The vaccine either contains or triggers the production of a specific protein that is (fairly) stable across variants - so there's only one thing for the immune system to key off. The concern around natural immunity is that your immune system may respond to some aspect of the virus that isn't as stable, ie it ends up recognising part of the virus that's present in your current infection but may not be in a later infection.
In reality it seems that the immune system does tend to end up targeting the same protein that's in the vaccine, but may be targeting different portions of it (https://pubmed.ncbi.nlm.nih.gov/34103407/ talks about this). My understanding is that current data suggests the naturally acquired immunity is about as robust as the vaccine acquired one, but this wasn't a given.
If you want to optimise for targeting a specific virus, then yes, narrowly targeting the most stable functional element of that virus is preferable to targeting other elements of that virus. If you want to optimise for having a broad response to related viruses, then a less narrowly targeted response is preferable.

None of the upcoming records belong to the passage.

[config.mk]
export PLATFORM = sky130hd
export DESIGN_NAME = saph_trap_walker
export DESIGN_NICKNAME = d
export VERILOG_FILES = /design/src/rtl/saph_trap_walker.sv
export SDC_FILE = /design/constraint.sdc
export NUM_CORES = 1
export LEC_CHECK = 0
export BUFFER_PORTS_ARGS = -buffer_cell sky130_fd_sc_hd__buf_2
export CAP_MARGIN = 10
export CORE_ASPECT_RATIO = 1.75
export CORE_MARGIN = 2
export CORE_UTILIZATION = 25
export CTS_CLUSTER_SIZE = 30
export DETAILED_ROUTE_END_ITERATION = 12
export GPL_ROUTABILITY_DRIVEN = 0
export PLACE_DENSITY_LB_ADDON = 0.12
export SYNTH_ARGS = -nofsm -noshare
export SYNTH_HDL_FRONTEND = slang
export SYNTH_SLANG_ARGS = --single-unit
export TNS_END_PERCENT = 30
[constraint.sdc]
create_clock -name clk -period 5.2 [get_ports clk]
set_clock_uncertainty 0.2 [all_clocks]
set_input_delay 0 -clock clk [delete_from_list [all_inputs] [get_ports clk]]
set_output_delay 0 -clock clk [all_outputs]
set_load 0.02 [all_outputs]
[src/rtl/saph_trap_walker.sv]
`default_nettype none
// ============================================================================
// Module   : saph_trap_walker
// Brief    : Walks rasterizer trapezoids one scanline per cycle, emitting
//            top-left (ceil) sampled spans [x0, x1) for each y.
// Revision : 1.0 - initial release
// ============================================================================
module saph_trap_walker #(
    parameter int COORD_W = 16,
    parameter int FRAC_W  = 16
) (
    input  logic                        clk,
    input  logic                        rst,
    input  logic                        in_valid,
    output logic                        in_ready,
    input  logic [COORD_W-1:0]          in_y_top,
    input  logic [COORD_W-1:0]          in_y_bot,
    input  logic [COORD_W+FRAC_W-1:0]   in_xl,
    input  logic [COORD_W+FRAC_W-1:0]   in_xr,
    input  logic [COORD_W+FRAC_W-1:0]   in_dxl,
    input  logic [COORD_W+FRAC_W-1:0]   in_dxr,
    output logic                        out_valid,
    input  logic                        out_ready,
    output logic [COORD_W-1:0]          out_y,
    output logic [COORD_W-1:0]          out_x0,
    output logic [COORD_W-1:0]          out_x1,
    output logic                        out_last
);

    localparam int c_xw = COORD_W + FRAC_W;
    localparam logic [0:0] c_idle = 1'b0;
    localparam logic [0:0] c_walk = 1'b1;
    localparam logic [c_xw-1:0] c_round = {{COORD_W{1'b0}}, {FRAC_W{1'b1}}};
    localparam logic [COORD_W-1:0] c_one = {{(COORD_W-1){1'b0}}, 1'b1};

    logic [0:0]         r_state;
    logic [COORD_W-1:0] r_y_cur;
    logic [COORD_W-1:0] r_y_end;
    logic [c_xw-1:0]    r_xl;
    logic [c_xw-1:0]    r_xr;
    logic [c_xw-1:0]    r_dxl;
    logic [c_xw-1:0]    r_dxr;

    // The span to present next comes either from a fresh trapezoid (IDLE)
    // or from the edges stepped by one scanline (WALK); one datapath serves both.
    logic               w_idle;
    logic [COORD_W-1:0] w_src_y;
    logic [COORD_W-1:0] w_src_yend;
    logic [c_xw-1:0]    w_src_xl;
    logic [c_xw-1:0]    w_src_xr;
    logic [COORD_W-1:0] w_ceil_l;
    logic [COORD_W-1:0] w_ceil_r;
    logic [COORD_W-1:0] w_x1;
    logic [COORD_W-1:0] w_y_inc;
    logic               w_last;

    assign w_idle     = (r_state == c_idle);
    assign w_src_y    = w_idle ? in_y_top : r_y_cur + c_one;
    assign w_src_yend = w_idle ? in_y_bot : r_y_end;
    assign w_src_xl   = w_idle ? in_xl    : r_xl + r_dxl;
    assign w_src_xr   = w_idle ? in_xr    : r_xr + r_dxr;

    assign w_ceil_l = COORD_W'($signed(w_src_xl + c_round) >>> FRAC_W);
    assign w_ceil_r = COORD_W'($signed(w_src_xr + c_round) >>> FRAC_W);
    // Crossed edges collapse to a zero-width span at x0.
    assign w_x1     = ($signed(w_ceil_r) < $signed(w_ceil_l)) ? w_ceil_l : w_ceil_r;
    assign w_y_inc  = w_src_y + c_one;
    assign w_last   = (w_y_inc == w_src_yend);

    always_ff @(posedge clk) begin
        if (rst) begin
            r_state   <= c_idle;
            r_y_cur   <= '0;
            r_y_end   <= '0;
            r_xl      <= '0;
            r_xr      <= '0;
            r_dxl     <= '0;
            r_dxr     <= '0;
            in_ready  <= 1'b1;
            out_valid <= 1'b0;
            out_y     <= '0;
            out_x0    <= '0;
            out_x1    <= '0;
            out_last  <= 1'b0;
        end else if (r_state == c_idle) begin
            if (in_valid) begin
                r_y_cur <= in_y_top;
                r_y_end <= in_y_bot;
                r_xl    <= in_xl;
                r_xr    <= in_xr;
                r_dxl   <= in_dxl;
                r_dxr   <= in_dxr;
                if (in_y_top < in_y_bot) begin
                    r_state   <= c_walk;
                    in_ready  <= 1'b0;
                    out_valid <= 1'b1;
                    out_y     <= w_src_y;
                    out_x0    <= w_ceil_l;
                    out_x1    <= w_x1;
                    out_last  <= w_last;
                end
            end
        end else begin
            if (out_ready) begin
                r_y_cur <= w_src_y;
                r_xl    <= w_src_xl;
                r_xr    <= w_src_xr;
                if (out_last) begin
                    r_state   <= c_idle;
                    in_ready  <= 1'b1;
                    out_valid <= 1'b0;
                    out_last  <= 1'b0;
                end else begin
                    out_y    <= w_src_y;
                    out_x0   <= w_ceil_l;
                    out_x1   <= w_x1;
                    out_last <= w_last;
                end
            end
        end
    end

endmodule
`default_nettype wire

# Yosys cells after proc, flatten, opt, wreduce, memory -nomap -nowiden
# Cells that the tools add are included.
[totals] register_bits=212 inputBits=164 output_inout_bits=51 word_cells=82
[classes] n_addsub=6 n_lt_le_gt_ge=2 n_eq_ne=4 muxes=49 bitwise_logic=1 reduce_logical=7
[ops] cell="$mux W16" n=21
[ops] cell="$mux W32" n=8
[ops] cell="$add A32 B16 Y32 const B" n=2
[ops] cell="$add A32 B32 Y32" n=2
[ops] cell="$add A16 B1 Y16 const B" n=2
[ops] cell="$lt A16 B16 Y1" n=2
[ops] cell="$mux W1" n=20
[ops] cell="$eq A16 B16 Y1" n=1
[ops] cell="$reduce_and A4 Y1" n=2
[ops] cell="$ne A2 B2 Y1 const B" n=3
[ops] cell="$reduce_and A2 Y1" n=2
[ops] cell="$reduce_bool A2 Y1" n=2
[ops] cell="$reduce_and A3 Y1" n=1
[ops] cell="$not A1 Y1" n=1

# Logic depth before layout (Yosys ltp)
# Gate-level depths: netlist of the first run.
[depth] word_depth=8 ltp_mapped=27 mapped_depth_nobuf=25

# Worst setup path after synthesis of the first run
# OpenSTA, ideal clock, no wires.
[synth_path] kind="reg-to-reg" startpoint="register r_xl[0]" endpoint="register out_x1[8]" setup_time_ns=0.131 t_arrival_ns=5.246 required_time_ns=4.869 path_slack_ns=-0.378 stages_incl_launch_ff=26 n_path_buf=1 period_less_slack_ns=5.578 cell_sequence="dfxtp_1 ha_1 inv_1 fa_1 nand2b_1 a211oi_1 o21ai_0 o21ai_1 nand3_1 o311a_1 nor4b_1 o211ai_2 nor4b_1 nor4b_2 xnor2_1 inv_1 ha_1 nand4_1 o21ai_0 nor3_1 a21oi_1 a21oi_1 o21ai_4 buf_4 a211oi_1 nor3_1"
[synth_between] elab_chain_len=8 word_cells_on_any_way=10 classes_between="add/sub (2); order compare (1); mux (7)"
[synth_rtl] element="start: declaration" line="39" source="logic [c_xw-1:0] r_xl;"
[synth_rtl] element="start signal: assignment" line="89" source="r_xl <= in_xl;"
[synth_rtl] element="start signal: assignment" line="106" source="r_xl <= w_src_xl;"
[synth_rtl] element="$add A32 B32 Y32 (*)" line="60" source="assign w_src_xl = w_idle ? in_xl : r_xl + r_dxl;"
[synth_rtl] element="$mux W32 (*)" line="60"
[synth_rtl] element="$add A32 B16 Y32 (*)" line="63" source="assign w_ceil_l = COORD_W'($signed(w_src_xl + c_round) >>> FRAC_W);"
[synth_rtl] element="$lt A16 B16 Y1" line="66" source="assign w_x1 = ($signed(w_ceil_r) < $signed(w_ceil_l)) ? w_ceil_l : w_ceil_r;"
[synth_rtl] element="$mux W16 (*)" line="66"
[synth_rtl] element="$mux W16 (on tied branches)" line="93, 108"
[synth_rtl] element="$mux W16 (on tied branches)" line="86, 104"
[synth_rtl] element="$mux W16 (*)" line="85" source="end else if (r_state == c_idle) begin"
[synth_rtl] element="end signal: assignment" line="99" source="out_x1 <= w_x1;"
[synth_rtl] element="end signal: assignment" line="116" source="out_x1 <= w_x1;"
[synth_rtl] element="end: declaration" line="26" source="output logic [COORD_W-1:0] out_x1,"
# Mark *: on every way between the ends. The rest lies on a longest branch, timed or not. The select of a mux whose other input is x is not followed.
# A chain may end at the register's enable or synchronous reset.

# Worst setup path after layout of the first run
[layout_path] startpoint="register r_xr[0]" endpoint="register out_x1[3]"
[layout_between] elab_chain_len=8 word_cells_on_any_way=10 classes_between="add/sub (2); order compare (1); mux (7)"
[layout_rtl] element="start: declaration" line="40" source="logic [c_xw-1:0] r_xr;"
[layout_rtl] element="start signal: assignment" line="90" source="r_xr <= in_xr;"
[layout_rtl] element="start signal: assignment" line="107" source="r_xr <= w_src_xr;"
[layout_rtl] element="$add A32 B32 Y32 (*)" line="61" source="assign w_src_xr = w_idle ? in_xr : r_xr + r_dxr;"
[layout_rtl] element="$mux W32 (*)" line="61"
[layout_rtl] element="$add A32 B16 Y32 (*)" line="64" source="assign w_ceil_r = COORD_W'($signed(w_src_xr + c_round) >>> FRAC_W);"
[layout_rtl] element="$lt A16 B16 Y1" line="66"
[layout_rtl] element="$mux W16 (*)" line="66"
[layout_rtl] element="$mux W16 (on tied branches)" line="93, 108"
[layout_rtl] element="$mux W16 (on tied branches)" line="86, 104"
[layout_rtl] element="$mux W16 (*)" line="85"
# Marks and branches as above.

==> results of run 1 <==
where the power goes:
group	internal (W)	leakage (nW)	total (W)	switching [W]
Combinational	0.00120	7.54	0.00261	0.00141
Clock	0.00130	0.482	0.00215	0.000856
Sequential	0.00181	1.75	0.00195	0.000145
final timing paths:
kind	startpoint	endpoint	slack (ns)
min reg2reg	out_y[13]$_SDFFE_PP0P_	out_y[13]$_SDFFE_PP0P_	0.25
max reg2reg	r_xr[0]$_SDFFE_PP0P_	out_x1[3]$_SDFFE_PP0P_	-0.42
min	in_dxr[24]	r_dxr[24]$_SDFFE_PP0P_	0.03
max	r_xr[0]$_SDFFE_PP0P_	out_x1[3]$_SDFFE_PP0P_	-0.42
synth_stat cells (all sizes together) (6+ instances only):
library cell / number
o211ai: 11
a221oi: 8
a211o: 11
nor2b: 24
clkbuf: 73
xor2: 41
o31ai: 9
nor3: 31
mux2: 8
o21ai: 61
ha: 94
a21o: 24
inv: 54
nand3: 27
nand4: 28
and2: 17
o21a: 15
dfxtp: 212
buf: 40
or3: 14
a2111oi: 8
nor2: 207
a21oi: 240
a211oi: 90
xnor2: 45
or2: 6
a31oi: 14
and3: 21
mux2i: 38
nand2b: 14
nand2: 329
a311oi: 6
nor4: 7
critical path: cells and delay by family, from the launching register on:
family	cells	cell delay, ns
AOI/OAI and AO/OA	12	2.20
xor gates and xnor gates	1	0.17
adders and majority gates	3	0.69
buffers and inverters	4	0.50
DFF	1	0.36
and+or+nand+nor	7	1.36
logic make-up (layout without fill, tap and decap cells):
kind of cell,count (synthesis),after routing,share of synthesized area
simple gates,752,752,0.235
buf+inv,168,870,0.0471
fa+ha+maj,96,96,0.0843
other cells,0,2,0
mux,46,46,0.0326
xor+xnor,86,86,0.0522
flops,212,212,0.294
compound gates,559,560,0.254
metrics by stage:
stage	util	power (W)	setup TNS [ns]	instances	area [µm²]
after floorplan	-	0.00329	0	1919	14500
after global placement	0.321	0.00433	-12.16	3081	18400
after detailed placement	0.321	0.00435	-12.84	3081	18400
after CTS	0.387	0.00680	-5.84	3384	22100
after global routing	0.389	0.00715	-11.53	3389	22200
final	0.389	0.00672	-5.60	3391	22200
state kept, by name, summed over array words and instances, names as in the netlist:
register and cells:
r_dxl 32, r_dxr 32, r_xl 32, r_xr 32, out_x0 16, out_x1 16, out_y 16, r_y_cur 16
r_y_end 16, in_ready 1, out_last 1, out_valid 1, r_state 1
per-layer routing:
layer	vias to the layer above	global-route usage	wire length, µm
li1	8223	-	-
met1	7590	0.203	22500
met2	317	0.397	32800
met3	102	0.0332	2490
met4	0	0.0889	2900
met5	-	0	0
cell type report:
class | count | area (µm²)
flip-flops and latches | 212 | 4250
inverters | 55 | 206
multi-input cells | 1540 | 9970
diodes | 2 | 5.00
well taps | 767 | 960
fillers | 6079 | 34900
clock buffers | 31 | 753
repair buffers | 763 | 5840
clock inverters | 21 | 262
repair_timing:
| action | CTS | global route |
|---|---|---|
| hold buffers | 233 | 0 |
| pin swaps | 26 | 9 |
| hold endpoints to repair | 197 | 0 |
| resized for setup | 57 | 12 |
| setup endpoints to repair | 16 | 17 |
| setup buffers | 18 | 5 |
| cloned | 1 | 0 |
==> flow_summary.ini, run 1 <==
[finish]
final_cell_mix = nand2_1, buf_4, a21oi_1, dlygate4sd3_1, buf_2
layout_commonest_cell = nand2_1
drive_gt1_frac = 0.264
syn2layout_area_growth_pct = 54.2
nets = 2860

[clock_network]
cts_inserted_buffers = 28
clockBufferDepth = 3
cts.clk_slew.worst_paths_ns = 0.06
cts_tree = done
clk_latency_ns = 0.58
cts_htree_levels = 1
root_buffer = clkbuf_16
clock-sinks = 212

[placement]
io_buffer_count = 214
dp_slack_ns = -0.855
dpl.hpwl_um = 46100

[sta]
slew_violations = 0
setup_viol = 16
slew-limit-headroom = 0.297
fmax_ghz = 0.178
fin_crit_sh = 1.08
worst_slack_ns = -0.415
worstMarginPinSlew_ns = 1.05
finalCriticalPeriod_ns = 5.62
rsz0062_at_grt = yes
hold_slack_ns = 0.0288
hold_viol = 0

[flow_run]
maxCapViolCount = 0

[global_route]
grt_usage = 0.202
grt_pass1_vias = 16800
antenna_found_initial = 2
grt_pass1_wl_um = 93000
grt_max_degree = 98
overflow = 0

[worst_hold_path]
min_path_cells = 4
hold_class = in2reg

[synth]
synth.net_count = 2179
ys_warn_count = 0
ys_async_sr_fraction = 0
yosys.area.top_type = dfxtp_1
yosysSeqAreaShare = 0.294
netlist_instances = 1919
ys_ff_latch = 212
syn_area_um2 = 14400
ys_top_cells_by_area = dfxtp_1, nand2_1, a21oi_1
synth_flop_cell = dfxtp_1
synth-edff-count = 0
yosysTopAreaCellShare = 0.294
syn_area_per_cell_um2 = 7.52
synth_cell_types = 96

[worst_setup_path]
slowest_stage = o311ai_2
crit_arrival_ns = 5.90
cp-start-kind = register
cp-end-kind = register
timing.reg2reg.worst_path_depth = 27
critPathKind = reg2reg
path_max_fanout = 6
crit_required_ns = 5.48
critPathMaxStageDelay_ns = 0.43

[detailed_routing]
wire_per_inst_um = 17.9
vias = 16200
drtIter0Drc = 571
ant_nets = 0
first_pass_iters = 4
wl_um = 60700
drc_errors = 0
viasPerCell = 4.79

[power]
leakagePower_nw = 9.77
p_per_area_nw_per_um2 = 302
ir_worst_vdd_v = 0.000237

[floorplan]
die_h_um = 322
coreArea_um2 = 57200
start_util = 0.252
dieArea_um2 = 59700
fp.dieW_um = 186
rows = 116
io_pins = 215

[outcome]
outcome = complete, but fails checks
violations = negative setup slack
Power figures use the tool's default switching activity.
==> run 2: changes to the inputs <==
Settings changed: MAX_ROUTING_LAYER set to met4, REMOVE_ABC_BUFFERS set to 1.
==> run 2 against run 1 <==
Against the previous run: die area is the same; via count grew 0.92%; largest power group unchanged; maximum frequency shrank 0.72%; first-iteration DRC count shrank 2.6%; setup slack lost 0.041 ns; global-route usage grew 0.080 points; core utilization shrank 0.050 points; sequential power is essentially flat; sequential cell count is the same; routed wire length shrank 1.2%; largest cell class unchanged; the run still ends with negative setup slack left; clock power shrank 13%; highest routed layer unchanged; combinational power shrank 2%.
==> flow_summary.ini, run 2 (synthesis gave the netlist of run 1 again) <==
[worst_hold_path]
min_path_cells = 4
hold_class = in2reg
holdCritStartpoint = in_dxr[17]
whs_endpoint = r_dxr[17]$_SDFFE_PP0P_

[finish]
final_cell_mix = nand2_1, buf_4, dlygate4sd3_1
nets = 2876
num-fill-cells = 6171
layout_commonest_cell = nand2_1
regArea_um2 = 4260
final_cells = 3404
drive_gt1_frac = 0.257
stdcell_area_um2 = 22200
syn2layout_area_growth_pct = 54.0
multi_input_comb_area_um2 = 9900

[clock_network]
cts_inserted_buffers = 26
root_buffer = clkbuf_16
cts.clk_slew.worst_paths_ns = 0.06
clk_latency_ns = 0.59
cts_htree_levels = 1
clock-sinks = 212
clockBufferDepth = 3
cts_tree = done

[global_route]
grt_max_degree = 92
grt_pass1_wl_um = 91000
antenna_found_initial = 2
grt_usage = 0.202
use_met2 = 0.405
grtUsageMet3 = 0.0168
overflow = 0
grt_pass1_vias = 16800
grt.met1_usage = 0.202
busiest_layer = met2

[sta]
finalCriticalPeriod_ns = 5.66
hold_viol = 0
worstMarginPinSlew_ns = 0.948
worst_slack_ns = -0.456
slew_violations = 0
rsz0062_at_grt = yes
setup_viol = 16
slew-limit-headroom = 0.368
fin_crit_sh = 1.09
hold_slack_ns = 0.0344
fmax_ghz = 0.177

[placement]
dpl.hpwl_um = 44000
dpl_cell_area_um2 = 18300
dpl.cell_count = 3080
io_buffer_count = 214

[worst_setup_path]
timing.reg2reg.worst_path_depth = 24
reg2reg_to = out_x1[4]$_SDFFE_PP0P_
crit_buf_inv = 3
path_cells = ha_1, nand4_1, or3_1, a211oi_2, o21ai_0, buf_4, a21oi_1, o21ai_0, a2111oi_1, nor3_1, or3_4, xor2_1, ha_1, a21o_1, a21oi_1, o21ai_1, nor3_1, a21oi_1, a21oi_2, o21ai_4, buf_4, buf_4, mux2i_1, a211oi_1
path_max_fanout = 5
reg2reg_from = r_dxr[15]$_SDFFE_PP0P_
crit_arrival_ns = 5.89
cp-end-kind = register
cp-start-kind = register
slowest_stage = or3_4
cp_top_family = compound AO/OA/AOI/OAI gates
ff2ff_setup_slack_ns = -0.46
crit_required_ns = 5.43
critPathKind = reg2reg
critPathMaxStageDelay_ns = 0.43

[flow_run]
maxCapViolCount = 0

[detailed_routing]
wl_um = 59900
ant_nets = 0
first_pass_iters = 5
drtIter0Drc = 556
viasPerCell = 4.81
drc_errors = 0
vias = 16400
wire_per_inst_um = 17.6

[outcome]
outcome = complete, but fails checks
violations = negative setup slack

[floorplan]
rows = 116
dieArea_um2 = 59700
fp.dieW_um = 186
io_pins = 215
die_h_um = 322
coreArea_um2 = 57200
start_util = 0.252

[power]
ir_worst_vdd_v = 0.000259
power_w = 0.00638
p_per_area_nw_per_um2 = 287
leakagePower_nw = 9.77
run 2: cell types whose count changed in the layout (fill, tap and decap cells not counted), moves of 6 or more:
cell           delta
dfxtp_2           +6
dlygate4sd3_1    +24
clkinvlp_4        -7
clkbuf_1          +8
buf_4             -6
dfxtp_1           -6
run 2: through the flow:
stage                     TNS, ns   util  setup WS, ns
after floorplan           -788.61      -         -5.07
after global placement     -12.40  0.320        -0.873
after detailed placement   -13.23  0.320        -0.919
after CTS                   -5.42  0.387        -0.408
after global routing       -10.87  0.389        -0.802
final                       -5.87  0.389        -0.456
run 2: timing repair:
item	CTS	global route
hold buffers	257	0
endpoints found under the setup margin	16	16
setup buffers	13	4
resized for setup	61	22
pin swaps	38	12
endpoints found under the hold margin	193	0
gates cloned	2	0
run 2: report_power, final:
group,internal [W],total [W],switching (W)
logic,0.00119,0.00257,0.00138
registers,0.00181,0.00194,0.000128
clock network,0.00107,0.00187,0.000797
total,0.00407,0.00638,0.00231
run 2: layout make-up:
class                           instances  share of cell area
Sequential cell                       212               0.192
Antenna cell                            2            0.000225
Clock inverter                          6             0.00315
Clock buffer                           41              0.0350
Inverter                               55             0.00929
Multi-Input combinational cell       1540               0.445
Tap cell                              767              0.0432
Timing Repair Buffer                  781               0.272
run 2: worst max-delay path by stage:
| stage | startpoint | to | slack, ns | depth (start not counted) |
|---|---|---|---|---|
| floorplan | r_state$_SDFF_PP0_ | r_xl[13]$_SDFFE_PP0P_ | -5.07 | 4 |
| global placement | r_xl[0]$_SDFFE_PP0P_ | out_x1[0]$_SDFFE_PP0P_ | -0.87 | 27 |
| detailed placement | r_xl[0]$_SDFFE_PP0P_ | out_x1[0]$_SDFFE_PP0P_ | -0.92 | 27 |
| CTS | r_dxr[1]$_SDFFE_PP0P_ | out_x1[4]$_SDFFE_PP0P_ | -0.41 | 24 |
| global route | r_xl[0]$_SDFFE_PP0P_ | out_x1[5]$_SDFFE_PP0P_ | -0.80 | 32 |
| finish | r_dxr[15]$_SDFFE_PP0P_ | out_x1[4]$_SDFFE_PP0P_ | -0.46 | 24 |
run 2: worst min-delay path, cell delays in order:
cell and delay (ns):
dlygate4sd3_1 0.53, buf_2 0.13, nand2_1 0.05, a21oi_1 0.05
run 2: metal layers:
metal,up-vias,routed length [µm]
met5,-,0
met2,296,33700
met4,0,1690
met1,7749,22900
li1,8252,-
met3,84,1640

I was explaining why there's potentially a difference between natural immunity and vaccine-mediated immunity, and why one of these may well be preferable if the goal is to generate maximum immunity to a widespread virus. But that's not the actual goal, and as a result policy decisions may differ. Is the risk associated with vaccinating people who have some degree of natural immunity justified by any improvement in immunity they gain as a result? I don't know! I have opinions on the matter, but I'm not qualified to make that determination.
How is that different from a vaccine?